### Work to complete
For the entries below, report every line that includes the word "stage".

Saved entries

----------

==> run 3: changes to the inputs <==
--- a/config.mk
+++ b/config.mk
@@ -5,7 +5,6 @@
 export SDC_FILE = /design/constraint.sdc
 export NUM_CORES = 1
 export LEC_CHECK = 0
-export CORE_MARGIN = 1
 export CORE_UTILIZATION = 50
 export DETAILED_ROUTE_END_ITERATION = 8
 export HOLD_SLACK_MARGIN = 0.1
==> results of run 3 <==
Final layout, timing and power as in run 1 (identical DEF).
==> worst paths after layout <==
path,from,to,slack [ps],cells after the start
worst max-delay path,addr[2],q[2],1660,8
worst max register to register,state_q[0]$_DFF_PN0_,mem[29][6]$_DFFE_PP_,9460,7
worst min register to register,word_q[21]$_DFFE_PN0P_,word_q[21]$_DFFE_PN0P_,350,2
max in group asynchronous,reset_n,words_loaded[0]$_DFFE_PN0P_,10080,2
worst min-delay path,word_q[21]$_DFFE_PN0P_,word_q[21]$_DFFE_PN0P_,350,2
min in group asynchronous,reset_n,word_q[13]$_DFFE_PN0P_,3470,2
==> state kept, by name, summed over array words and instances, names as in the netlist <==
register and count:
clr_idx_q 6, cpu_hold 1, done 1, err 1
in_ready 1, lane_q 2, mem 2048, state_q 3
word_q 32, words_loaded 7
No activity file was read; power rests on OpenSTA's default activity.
$ cat src/rtl/nibble_serial_sub_if.sv
// Operand/result handshake bundle for the nibble-serial subtractor.
// The master side supplies the operands and the slave side returns the difference.
interface nibble_serial_sub_if #(
    parameter int NIBBLES = 4
);
    localparam int W = 4 * NIBBLES;

    logic         in_valid;
    logic         in_ready;
    logic [W-1:0] a;
    logic [W-1:0] b;
    logic         bin;
    logic         out_valid;
    logic         out_ready;
    logic [W-1:0] diff;
    logic         bout;
    logic         zero;

    modport master (
        output in_valid, a, b, bin, out_ready,
        input  in_ready, out_valid, diff, bout, zero
    );

    modport slave (
        input  in_valid, a, b, bin, out_ready,
        output in_ready, out_valid, diff, bout, zero
    );
endinterface

$ cat src/rtl/nibble_serial_sub.sv
// Nibble-serial subtractor: computes (a - b - bin) one 4-bit digit per cycle, LSB first.
// state | meaning
// IDLE  | waiting for operands, in_ready=1
// BUSY  | rippling one nibble per cycle through the 4-bit subtract stage
// DONE  | result held on diff/bout/zero until out_ready
module nibble_serial_sub #(
    parameter int NIBBLES = 4
) (
    input  logic                 clk,
    input  logic                 rst_n,
    nibble_serial_sub_if.slave   bus
);
    localparam int W  = 4 * NIBBLES;
    localparam int IW = (NIBBLES > 1) ? $clog2(NIBBLES) : 1;

    typedef enum logic [1:0] {IDLE, BUSY, DONE} state_t;

    state_t        state, state_d;
    logic [W-1:0]  a_q, b_q, diff_q;
    logic          brw, bout_q;
    logic [IW-1:0] idx;
    logic [3:0]    a_nib, b_nib, d_nib;
    logic          c, brw_n, last;

    assign a_nib = a_q[int'(idx) * 4 +: 4];
    assign b_nib = b_q[int'(idx) * 4 +: 4];
    assign last  = (idx == IW'(NIBBLES - 1));

    // single 4-bit full-subtract stage, borrow rippled bit by bit
    always_comb begin
        d_nib = '0;
        c     = brw;
        for (int i = 0; i < 4; i++) begin
            d_nib[i] = a_nib[i] ^ b_nib[i] ^ c;
            c        = (~a_nib[i] & b_nib[i]) | (~(a_nib[i] ^ b_nib[i]) & c);
        end
        brw_n = c;
    end

    always_ff @(posedge clk or negedge rst_n) begin
        if (!rst_n) state <= IDLE;
        else        state <= state_d;
    end

    always_comb begin
        state_d = state;
        case (state)
            IDLE:    if (bus.in_valid)  state_d = BUSY;
            BUSY:    if (last)          state_d = DONE;
            DONE:    if (bus.out_ready) state_d = IDLE;
            default:                    state_d = IDLE;
        endcase
    end

    always_ff @(posedge clk or negedge rst_n) begin
        if (!rst_n) begin
            a_q    <= '0;
            b_q    <= '0;
            diff_q <= '0;
            brw    <= 1'b0;
            bout_q <= 1'b0;
            idx    <= '0;
        end else begin
            case (state)
                IDLE: begin
                    if (bus.in_valid) begin
                        a_q <= bus.a;
                        b_q <= bus.b;
                        brw <= bus.bin;
                        idx <= '0;
                    end
                end
                BUSY: begin
                    diff_q[int'(idx) * 4 +: 4] <= d_nib;
                    brw <= brw_n;
                    idx <= idx + 1'b1;
                    if (last) bout_q <= brw_n;
                end
                default: ;
            endcase
        end
    end

    assign bus.in_ready  = (state == IDLE);
    assign bus.out_valid = (state == DONE);
    assign bus.diff      = diff_q;
    assign bus.bout      = bout_q;
    assign bus.zero      = (state == DONE) && (diff_q == '0);
endmodule
**src/rtl/alu_shift_addr_datapath_pkg.sv**
```systemverilog
// Shared encodings for the execute-stage datapath: shifter modes, logic-unit
// selects and the address incrementer step.
package alu_shift_addr_datapath_pkg;

    typedef enum logic [2:0] {
        SH_LSL = 3'd0,
        SH_LSR = 3'd1,
        SH_ASR = 3'd2,
        SH_ROR = 3'd3,
        SH_RRX = 3'd4
    } shift_mode_e;

    typedef enum logic [2:0] {
        LG_AND    = 3'd0,
        LG_ORR    = 3'd1,
        LG_EOR    = 3'd2,
        LG_PASS_B = 3'd3,
        LG_PASS_A = 3'd4
    } logic_op_e;

    localparam logic [31:0] INC_STEP_DEFAULT = 32'd4;

endpackage

```
**src/rtl/alu_shift_addr_datapath_alu_barrel_shift.sv**
```systemverilog
// Combinational 32-bit barrel shifter producing shifted data and the shifter
// carry-out (last bit shifted out, or the incoming carry when nothing moves).
module alu_barrel_shift
    import alu_shift_addr_datapath_pkg::*;
(
    input  logic [31:0] data_i,
    input  logic [2:0]  mode_i,
    input  logic [4:0]  count_i,
    input  logic        carry_i,
    output logic [31:0] shift_o,
    output logic        carry_o
);

    always_comb begin
        shift_o = data_i;
        carry_o = carry_i;
        case (mode_i)
            SH_LSL: if (count_i != 5'd0) begin
                shift_o = data_i << count_i;
                // bit (32 - count) is the last one pushed out the top
                carry_o = data_i[5'd0 - count_i];
            end
            SH_LSR: if (count_i != 5'd0) begin
                shift_o = data_i >> count_i;
                carry_o = data_i[count_i - 5'd1];
            end
            SH_ASR: if (count_i != 5'd0) begin
                shift_o = $signed(data_i) >>> count_i;
                carry_o = data_i[count_i - 5'd1];
            end
            SH_ROR: if (count_i != 5'd0) begin
                shift_o = (data_i >> count_i) | (data_i << (5'd0 - count_i));
                carry_o = data_i[count_i - 5'd1];
            end
            SH_RRX: begin
                shift_o = {carry_i, data_i[31:1]};
                carry_o = data_i[0];
            end
            default: ;
        endcase
    end

endmodule

```
**src/rtl/alu_shift_addr_datapath.sv**
```systemverilog
// Execute-stage slice: barrel shifter on operand B, registered ALU with NZCV
// flags, and an address register with incrementer driving the address bus.
module alu_shift_addr_datapath
    import alu_shift_addr_datapath_pkg::*;
#(
    parameter int              WIDTH    = 32,
    parameter logic [WIDTH-1:0] INC_STEP = INC_STEP_DEFAULT
) (
    input  logic             clk,
    input  logic             rst,
    input  logic [WIDTH-1:0] bus_a,
    input  logic [WIDTH-1:0] bus_b,
    input  logic [2:0]       shifter_mode,
    input  logic [4:0]       shifter_count,
    input  logic             carry_in,
    input  logic             alu_active,
    input  logic             alu_invert_a,
    input  logic             alu_invert_b,
    input  logic             alu_is_logic,
    input  logic [2:0]       alu_logic_idx,
    input  logic             alu_cin,
    input  logic             ale,
    input  logic             ar_inc,
    input  logic             abe,
    output logic [WIDTH-1:0] shifter_output,
    output logic [WIDTH-1:0] alu_result,
    output logic             alu_n,
    output logic             alu_z,
    output logic             alu_c,
    output logic             alu_v,
    output logic [WIDTH-1:0] incrementerbus,
    output logic [WIDTH-1:0] ar
);

    logic             shift_carry;
    logic [WIDTH-1:0] a_op, b_op, res_d, res_q, ar_q;
    logic [WIDTH:0]   sum;
    logic             n_d, z_d, c_d, v_d;
    logic             n_q, z_q, c_q, v_q;

    alu_barrel_shift u_shift (
        .data_i  (bus_b),
        .mode_i  (shifter_mode),
        .count_i (shifter_count),
        .carry_i (carry_in),
        .shift_o (shifter_output),
        .carry_o (shift_carry)
    );

    assign a_op = alu_invert_a ? ~bus_a : bus_a;
    assign b_op = alu_invert_b ? ~shifter_output : shifter_output;
    assign sum  = {1'b0, a_op} + {1'b0, b_op} + {{WIDTH{1'b0}}, alu_cin};

    always_comb begin
        res_d = sum[WIDTH-1:0];
        c_d   = sum[WIDTH];
        v_d   = (a_op[WIDTH-1] == b_op[WIDTH-1]) && (sum[WIDTH-1] != a_op[WIDTH-1]);
        if (alu_is_logic) begin
            // logic ops take carry from the shifter and leave V untouched
            c_d = shift_carry;
            v_d = v_q;
            case (alu_logic_idx)
                LG_AND:    res_d = a_op & b_op;
                LG_ORR:    res_d = a_op | b_op;
                LG_EOR:    res_d = a_op ^ b_op;
                LG_PASS_B: res_d = b_op;
                LG_PASS_A: res_d = a_op;
                default:   res_d = '0;
            endcase
        end
        n_d = res_d[WIDTH-1];
        z_d = (res_d == '0);
    end

    always_ff @(posedge clk) begin
        if (rst) begin
            res_q <= '0;
            n_q   <= 1'b0;
            z_q   <= 1'b0;
            c_q   <= 1'b0;
            v_q   <= 1'b0;
        end else if (alu_active) begin
            res_q <= res_d;
            n_q   <= n_d;
            z_q   <= z_d;
            c_q   <= c_d;
            v_q   <= v_d;
        end
    end

    // ale captures the result already on alu_result, not the one being computed
    always_ff @(posedge clk) begin
        if (rst)         ar_q <= '0;
        else if (ale)    ar_q <= res_q;
        else if (ar_inc) ar_q <= incrementerbus;
    end

    assign incrementerbus = ar_q + INC_STEP;
    assign ar             = abe ? ar_q : '0;
    assign alu_result     = res_q;
    assign alu_n          = n_q;
    assign alu_z          = z_q;
    assign alu_c          = c_q;
    assign alu_v          = v_q;

endmodule

```
**config.mk**
```make
export PLATFORM = sky130hd
export DESIGN_NAME = alu_shift_addr_datapath
export DESIGN_NICKNAME = d
export VERILOG_FILES = /design/src/rtl/alu_shift_addr_datapath_pkg.sv /design/src/rtl/alu_shift_addr_datapath_alu_barrel_shift.sv /design/src/rtl/alu_shift_addr_datapath.sv
export SDC_FILE = /design/constraint.sdc
export NUM_CORES = 1
export LEC_CHECK = 0
export CAP_MARGIN = 20
export CORE_MARGIN = 2
export CORE_UTILIZATION = 40
export DETAILED_ROUTE_END_ITERATION = 10
export PLACE_DENSITY = 0.67
export SETUP_SLACK_MARGIN = 0.15
export SYNTH_ARGS = -nofsm -noshare
export SYNTH_HDL_FRONTEND = slang
export SYNTH_SLANG_ARGS = --single-unit
```
**constraint.sdc**
```tcl
create_clock -name clk -period 8.1 [get_ports clk]
set_input_delay 1.62 -clock clk [delete_from_list [all_inputs] [get_ports clk]]
set_output_delay 1.62 -clock clk [all_outputs]
set_load 0.01 [all_outputs]
```
==> results list <==
- RSZ-0062 raised after global routing: no
* Share of cell area taken by muxes after synthesis: 23.60%
* Placement row count: 73
- Nets: 2606
- Final hold violation count: 0
- The synthesized design contains 67 register bits.
* Count of boundary I/O pins: 218
* Final setup skew: 0.007220 ns
* Area of all sequential standard cells: 1341 µm²
- Endpoint required time on the critical path: 8.37 ns
- DRC: 0
* Fraction of layout cells with a size suffix above 1: 20.28%
* Number of global-route vias before repair: 19050
- The synthesized netlist devotes 19.93% of its cell area to simple gates.
- Category of the worst setup path capture point: flop
- Ratio of routed vias to standard cells: 6.720
* Power density over the cells: 136.3 nW/µm²
* Gate count after technology mapping: 2144
- The biggest area contributor in the post-synthesis netlist is sky130_fd_sc_hd__mux4_2.
* Wire per inst: 30.61 µm
- Root buf cell: sky130_fd_sc_hd__clkbuf_16
* Post-synth design cell area: 16120 µm²
- Max Slew Vio Count: 0
- Top library cells by usage in the layout, fill and taps aside: sky130_fd_sc_hd__buf_4 (294), sky130_fd_sc_hd__nor2_1 (220), sky130_fd_sc_hd__clkdlybuf4s50_1 (207)
* Overall die width: 204.7 µm
* Share of the synthesized area in the top cell type: 12.43%
- For this run, asynchronously set or reset flops after synthesis account for 0%.
- Crit start category: input pin
- The first global-routing pass estimated 130800 µm of wire.
- Overall overflow remaining after global route: 0
- Global-route usage over all layers: 42.41%
* Highest net fanout along the worst path: 29
- Number of design-rule violations left by the first detailed-router iteration: 2996
- Clock tree sinks: 67
- Maximum Capacitance Violations: 0
- Syn avg cell area: 7.518 µm²
- The run finished with clean final reports.
- Number of H-tree levels: 3
* Count of final setup violators: 0
- The total area inside the core boundary comes to 39730 µm².
- Detail Placement HPWL: 70660 µm
- Port buffering added 217 buffers.
- At the pin with the least slew margin, the transition time is 1.056 ns.
- Worst max-slew margin expressed relative to the limit: 29.41%
* Yosys warning count: 0
- The synthesized netlist devotes 26.66% of its cell area to compound gates.
- The number of antenna violations at the first check in global routing is 1.
- In this run the deepest clock path goes through 2 buffers.
- The later pin in the worst-skew pair is clocked with a latency of 0.33 ns.
- TritonCTS built the clock tree.
- Measured along the y axis, the die boundary spans 204.7 µm.
- By area, the combinational part of the netlist is dominated by compound AO/OA/AOI/OAI gates.
- Total Routed Length: 91320 µm
- Post-synthesis xor/xnor area fraction: 7.817%
* Hold bufs inserted after CTS: 0
- The synthesized design contains 0 enable-type register cells.
- Sorting the synthesized cells by area gives the leading types as sky130_fd_sc_hd__mux4_2 (12%), sky130_fd_sc_hd__dfxtp_1 (8.3%), sky130_fd_sc_hd__mux2i_1 (7.9%).
* PnR Total Power: 2.818 mW
- Top metal layer carrying routed signals: met5
* Number of CTS-inserted buffers: 9
- Across the VDD grid, the largest voltage drop is 125.0 µV.
- Based on the critical path, the design can be clocked at up to 126.7 MHz.
- For this run, the register share of the synthesized area comes to 8.321%.
- Final weighted congestion of routability-driven global placement: 1.190
* Final critical delay including setup and external delays: 7.891 ns
- The count of nets left with antenna violations once routing finished came out at 0.
- The critical path is of the in2reg type.
* Vias after detailed routing: 20050
* Largest net degree at the start of global routing: 65
- Period utilisation layout: 97.42%
* Starting Density: 40.57%
- The worst hold path belongs to the class reg2reg.
- The synthesized netlist contains 95 unique library cells.
- Among all flip-flop cells after synthesis, the most frequent one is sky130_fd_sc_hd__dfxtp_1.
- The first TritonRoute pass finished after 6 iterations.
- Fillcell total: 3914
- Most common library cell in the layout ignoring fill and taps: sky130_fd_sc_hd__buf_4
* Adder-cell share of the synthesized area: 5.449%
* Setup total negative slack: 0 ns
- From synthesis to final layout, the design area changed by 28.21%.
- Detailed routing placed a total of 9459 µm of wire on met3.
* Data arrival time of the worst path: 8.16 ns
* Met1 WL: 33580 µm
* Met2 Wirelength: 41160 µm
- The number of nets in the synthesized netlist is 2299.
- The floorplan step defined a die boundary enclosing 41920 µm².
* Leakage power figure: 8.511 nW
* Register clock-pin slew on the reported worst setup and hold paths: 0.06 ns
- In the final layout, the multi-input gates occupy 13520 µm².
[area by class of cell]
type | count | area share (%)
Clock buffer | 11 | 1.223
Clock inverter | 5 | 0.2967
Sequential cell | 67 | 6.490
Timing Repair Buffer | 517 | 21.61
Tap cell | 525 | 3.179
Inverter | 96 | 1.744
Multi-Input combinational cell | 1760 | 65.44
Antenna cell | 2 | 0.02422
[per-layer routing]
metal,track usage (%),vias to the layer above
li1,-,8624
met1,52.59,9604
met2,68.13,1467
met3,6.777,349
met4,27.56,2
met5,0,-
[report_power, final]
part | switching, mW | total [mW] | internal (mW)
Sequential | 0.0386 | 0.398 | 0.360
Clock | 0.153 | 0.409 | 0.256
Combinational | 1.13 | 2.01 | 0.877
[path summary, 6_finish.rpt]
path	endpoint	depth (start not counted)	slack [ns]	startpoint
setup reg to reg	ar_q[31]	11	4.94	ar_q[14]
hold / removal	alu_v	2	0.47	alu_v
hold reg to reg	alu_v	2	0.47	alu_v
setup / recovery	alu_z	24	0.21	shifter_count[2]
[through the flow]
step	hold WS (ns)	worst slack, ns	cells	util, %	area, µm²
6_report	0.4684	0.2093	2983	52.01	20670
5_1_grt	0.4806	0.1510	2981	52.00	20660
4_1_cts	0.4706	0.2940	2980	51.87	20610
3_5_place_dp	0.4608	-0.01743	2964	51.08	20290
3_3_place_gp	0.4419	-0.1202	2964	51.08	20290
2_1_floorplan	0.4705	0.2515	2144	-	16130
[logic make-up (layout without fill, tap and decap cells)]
kind of cell	Yosys count	after routing
AND/OR/NAND/NOR	667	667
adder cells (fa/ha/maj)	69	69
flip-flops	67	67
other	0	2
multiplexers	260	260
buffers and inverters	317	629
AO/OA/AOI/OAI	621	621
XOR/XNOR	143	143
[timing repair]
| action | 4_1_cts | 5_1_grt |
|---|---|---|
| buffers inserted | 0 | 0 |
| resized for setup | 0 | 8 |
| endpoints found under the setup margin | 0 | 4 |
[worst max-delay path, stage by stage]
cell	delay, ns
sky130_fd_sc_hd__buf_4	0.23
sky130_fd_sc_hd__buf_4	0.40
sky130_fd_sc_hd__mux4_1	0.45
sky130_fd_sc_hd__mux2_2	0.44
sky130_fd_sc_hd__mux2i_1	0.37
sky130_fd_sc_hd__a21o_1	0.24
sky130_fd_sc_hd__a41oi_2	0.20
sky130_fd_sc_hd__buf_4	0.22
sky130_fd_sc_hd__xor2_1	0.17
sky130_fd_sc_hd__fa_1	0.42
sky130_fd_sc_hd__fa_1	0.41
sky130_fd_sc_hd__a211oi_1	0.32
sky130_fd_sc_hd__buf_4	0.17
sky130_fd_sc_hd__o21bai_1	0.10
sky130_fd_sc_hd__a2111oi_0	0.46
sky130_fd_sc_hd__or3_1	0.21
sky130_fd_sc_hd__xnor2_1	0.11
sky130_fd_sc_hd__a2111o_1	0.46
sky130_fd_sc_hd__nor2_1	0.20
sky130_fd_sc_hd__o2111ai_1	0.18
sky130_fd_sc_hd__nor4_2	0.33
sky130_fd_sc_hd__buf_4	0.17
sky130_fd_sc_hd__nand4_1	0.13
sky130_fd_sc_hd__o21ai_1	0.15
[flip-flops by register name, summed over array words and instances (netlist names)]
register    count
alu_c           1
alu_v           1
alu_z           1
alu_result     32
ar_q           32
[synth_stat cells, types with 10 or more instances]
cell                       number
sky130_fd_sc_hd__buf_1         28
sky130_fd_sc_hd__dfxtp_1       67
sky130_fd_sc_hd__o22ai_1       51
sky130_fd_sc_hd__nor3b_1       10
sky130_fd_sc_hd__buf_2         26
sky130_fd_sc_hd__a22oi_1       27
sky130_fd_sc_hd__xnor2_1       57
sky130_fd_sc_hd__nor2b_1       23
sky130_fd_sc_hd__xor2_1        85
sky130_fd_sc_hd__or2_2         13
sky130_fd_sc_hd__a31oi_1       25
sky130_fd_sc_hd__nor3_1        52
sky130_fd_sc_hd__a211oi_1      61
sky130_fd_sc_hd__mux2i_1      127
sky130_fd_sc_hd__o32ai_1       10
sky130_fd_sc_hd__o221ai_1      12
sky130_fd_sc_hd__nand3_1       45
sky130_fd_sc_hd__mux2_2        40
sky130_fd_sc_hd__a21oi_1      132
sky130_fd_sc_hd__nand4_1       20
sky130_fd_sc_hd__buf_6         10
sky130_fd_sc_hd__mux4_2        89
sky130_fd_sc_hd__ha_1          67
sky130_fd_sc_hd__and2_1        47
sky130_fd_sc_hd__a221oi_1      13
sky130_fd_sc_hd__o21a_1        14
sky130_fd_sc_hd__inv_1         89
sky130_fd_sc_hd__a21o_1        23
sky130_fd_sc_hd__or3_1         16
sky130_fd_sc_hd__nor2_1       220
sky130_fd_sc_hd__nand2_1      148
sky130_fd_sc_hd__clkbuf_1     150
sky130_fd_sc_hd__o211ai_1      27
sky130_fd_sc_hd__o21ai_0       85
sky130_fd_sc_hd__nand2b_1      15
sky130_fd_sc_hd__and3_1        26
Note: power is estimated with default switching activity, not from simulation.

----------

### Exercise solution
// BUSY  | rippling one nibble per cycle through the 4-bit subtract stage
    // single 4-bit full-subtract stage, borrow rippled bit by bit
// Shared encodings for the execute-stage datapath: shifter modes, logic-unit
// Execute-stage slice: barrel shifter on operand B, registered ALU with NZCV
[worst max-delay path, stage by stage]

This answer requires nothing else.